**WHAT THE TASK ASKS**:
Reproduce each line of the material exactly as it reads.

**DATA**:
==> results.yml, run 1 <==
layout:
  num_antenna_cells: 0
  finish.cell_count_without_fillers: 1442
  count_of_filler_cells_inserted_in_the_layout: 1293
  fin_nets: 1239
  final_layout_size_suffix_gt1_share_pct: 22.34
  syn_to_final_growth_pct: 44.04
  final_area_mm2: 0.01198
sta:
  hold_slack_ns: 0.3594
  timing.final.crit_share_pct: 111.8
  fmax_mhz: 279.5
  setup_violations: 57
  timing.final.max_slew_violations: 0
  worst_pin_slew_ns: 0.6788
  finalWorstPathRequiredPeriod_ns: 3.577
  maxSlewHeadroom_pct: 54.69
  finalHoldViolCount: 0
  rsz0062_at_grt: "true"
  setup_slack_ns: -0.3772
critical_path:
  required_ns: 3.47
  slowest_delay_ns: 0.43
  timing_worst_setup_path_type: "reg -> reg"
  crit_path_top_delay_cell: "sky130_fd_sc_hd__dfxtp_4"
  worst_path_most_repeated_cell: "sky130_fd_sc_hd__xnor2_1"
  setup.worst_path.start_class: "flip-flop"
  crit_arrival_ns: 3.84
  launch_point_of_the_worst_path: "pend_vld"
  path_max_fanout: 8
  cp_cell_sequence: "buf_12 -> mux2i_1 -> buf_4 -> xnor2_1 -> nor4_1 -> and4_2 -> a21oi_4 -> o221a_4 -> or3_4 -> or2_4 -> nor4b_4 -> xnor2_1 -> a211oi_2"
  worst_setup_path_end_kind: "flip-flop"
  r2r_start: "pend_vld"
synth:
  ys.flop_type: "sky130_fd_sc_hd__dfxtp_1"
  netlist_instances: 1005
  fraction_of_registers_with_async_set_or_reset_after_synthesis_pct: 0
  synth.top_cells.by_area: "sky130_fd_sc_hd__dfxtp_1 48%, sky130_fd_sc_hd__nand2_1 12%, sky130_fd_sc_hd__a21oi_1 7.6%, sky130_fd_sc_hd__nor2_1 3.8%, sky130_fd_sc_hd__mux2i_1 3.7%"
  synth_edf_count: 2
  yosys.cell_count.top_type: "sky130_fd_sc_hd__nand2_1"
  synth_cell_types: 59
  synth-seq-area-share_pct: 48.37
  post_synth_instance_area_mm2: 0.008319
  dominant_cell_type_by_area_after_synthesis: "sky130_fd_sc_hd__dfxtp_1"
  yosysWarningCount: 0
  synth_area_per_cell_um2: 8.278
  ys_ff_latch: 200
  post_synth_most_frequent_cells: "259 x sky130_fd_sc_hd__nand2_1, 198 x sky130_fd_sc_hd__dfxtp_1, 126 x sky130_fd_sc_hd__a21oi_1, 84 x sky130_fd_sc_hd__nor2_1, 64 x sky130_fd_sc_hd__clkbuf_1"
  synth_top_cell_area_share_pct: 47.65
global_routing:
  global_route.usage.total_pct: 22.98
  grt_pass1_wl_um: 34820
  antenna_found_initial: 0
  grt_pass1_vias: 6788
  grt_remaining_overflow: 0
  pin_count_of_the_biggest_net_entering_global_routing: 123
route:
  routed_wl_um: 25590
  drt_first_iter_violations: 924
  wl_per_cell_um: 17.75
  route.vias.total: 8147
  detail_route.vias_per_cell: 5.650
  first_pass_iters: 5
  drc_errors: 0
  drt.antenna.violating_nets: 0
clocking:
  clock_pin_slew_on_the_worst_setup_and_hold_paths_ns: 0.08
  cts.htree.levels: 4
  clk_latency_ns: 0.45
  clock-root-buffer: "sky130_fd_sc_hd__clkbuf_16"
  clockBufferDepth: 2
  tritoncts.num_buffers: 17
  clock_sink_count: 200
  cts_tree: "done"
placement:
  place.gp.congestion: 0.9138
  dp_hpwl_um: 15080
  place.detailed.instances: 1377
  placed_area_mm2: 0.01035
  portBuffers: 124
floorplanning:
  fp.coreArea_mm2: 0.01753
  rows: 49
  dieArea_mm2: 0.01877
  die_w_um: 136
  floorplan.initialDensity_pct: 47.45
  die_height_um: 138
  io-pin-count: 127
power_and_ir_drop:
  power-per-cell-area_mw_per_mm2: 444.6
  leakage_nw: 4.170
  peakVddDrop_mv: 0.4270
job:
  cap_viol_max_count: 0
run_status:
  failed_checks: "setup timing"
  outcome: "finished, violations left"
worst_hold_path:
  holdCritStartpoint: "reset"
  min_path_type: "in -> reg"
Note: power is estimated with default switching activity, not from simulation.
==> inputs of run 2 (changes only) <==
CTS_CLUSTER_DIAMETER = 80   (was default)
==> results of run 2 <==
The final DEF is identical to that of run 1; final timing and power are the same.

**RESULT**:
==> results.yml, run 1 <==
layout:
  num_antenna_cells: 0
  finish.cell_count_without_fillers: 1442
  count_of_filler_cells_inserted_in_the_layout: 1293
  fin_nets: 1239
  final_layout_size_suffix_gt1_share_pct: 22.34
  syn_to_final_growth_pct: 44.04
  final_area_mm2: 0.01198
sta:
  hold_slack_ns: 0.3594
  timing.final.crit_share_pct: 111.8
  fmax_mhz: 279.5
  setup_violations: 57
  timing.final.max_slew_violations: 0
  worst_pin_slew_ns: 0.6788
  finalWorstPathRequiredPeriod_ns: 3.577
  maxSlewHeadroom_pct: 54.69
  finalHoldViolCount: 0
  rsz0062_at_grt: "true"
  setup_slack_ns: -0.3772
critical_path:
  required_ns: 3.47
  slowest_delay_ns: 0.43
  timing_worst_setup_path_type: "reg -> reg"
  crit_path_top_delay_cell: "sky130_fd_sc_hd__dfxtp_4"
  worst_path_most_repeated_cell: "sky130_fd_sc_hd__xnor2_1"
  setup.worst_path.start_class: "flip-flop"
  crit_arrival_ns: 3.84
  launch_point_of_the_worst_path: "pend_vld"
  path_max_fanout: 8
  cp_cell_sequence: "buf_12 -> mux2i_1 -> buf_4 -> xnor2_1 -> nor4_1 -> and4_2 -> a21oi_4 -> o221a_4 -> or3_4 -> or2_4 -> nor4b_4 -> xnor2_1 -> a211oi_2"
  worst_setup_path_end_kind: "flip-flop"
  r2r_start: "pend_vld"
synth:
  ys.flop_type: "sky130_fd_sc_hd__dfxtp_1"
  netlist_instances: 1005
  fraction_of_registers_with_async_set_or_reset_after_synthesis_pct: 0
  synth.top_cells.by_area: "sky130_fd_sc_hd__dfxtp_1 48%, sky130_fd_sc_hd__nand2_1 12%, sky130_fd_sc_hd__a21oi_1 7.6%, sky130_fd_sc_hd__nor2_1 3.8%, sky130_fd_sc_hd__mux2i_1 3.7%"
  synth_edf_count: 2
  yosys.cell_count.top_type: "sky130_fd_sc_hd__nand2_1"
  synth_cell_types: 59
  synth-seq-area-share_pct: 48.37
  post_synth_instance_area_mm2: 0.008319
  dominant_cell_type_by_area_after_synthesis: "sky130_fd_sc_hd__dfxtp_1"
  yosysWarningCount: 0
  synth_area_per_cell_um2: 8.278
  ys_ff_latch: 200
  post_synth_most_frequent_cells: "259 x sky130_fd_sc_hd__nand2_1, 198 x sky130_fd_sc_hd__dfxtp_1, 126 x sky130_fd_sc_hd__a21oi_1, 84 x sky130_fd_sc_hd__nor2_1, 64 x sky130_fd_sc_hd__clkbuf_1"
  synth_top_cell_area_share_pct: 47.65
global_routing:
  global_route.usage.total_pct: 22.98
  grt_pass1_wl_um: 34820
  antenna_found_initial: 0
  grt_pass1_vias: 6788
  grt_remaining_overflow: 0
  pin_count_of_the_biggest_net_entering_global_routing: 123
route:
  routed_wl_um: 25590
  drt_first_iter_violations: 924
  wl_per_cell_um: 17.75
  route.vias.total: 8147
  detail_route.vias_per_cell: 5.650
  first_pass_iters: 5
  drc_errors: 0
  drt.antenna.violating_nets: 0
clocking:
  clock_pin_slew_on_the_worst_setup_and_hold_paths_ns: 0.08
  cts.htree.levels: 4
  clk_latency_ns: 0.45
  clock-root-buffer: "sky130_fd_sc_hd__clkbuf_16"
  clockBufferDepth: 2
  tritoncts.num_buffers: 17
  clock_sink_count: 200
  cts_tree: "done"
placement:
  place.gp.congestion: 0.9138
  dp_hpwl_um: 15080
  place.detailed.instances: 1377
  placed_area_mm2: 0.01035
  portBuffers: 124
floorplanning:
  fp.coreArea_mm2: 0.01753
  rows: 49
  dieArea_mm2: 0.01877
  die_w_um: 136
  floorplan.initialDensity_pct: 47.45
  die_height_um: 138
  io-pin-count: 127
power_and_ir_drop:
  power-per-cell-area_mw_per_mm2: 444.6
  leakage_nw: 4.170
  peakVddDrop_mv: 0.4270
job:
  cap_viol_max_count: 0
run_status:
  failed_checks: "setup timing"
  outcome: "finished, violations left"
worst_hold_path:
  holdCritStartpoint: "reset"
  min_path_type: "in -> reg"
Note: power is estimated with default switching activity, not from simulation.
==> inputs of run 2 (changes only) <==
CTS_CLUSTER_DIAMETER = 80   (was default)
==> results of run 2 <==
The final DEF is identical to that of run 1; final timing and power are the same.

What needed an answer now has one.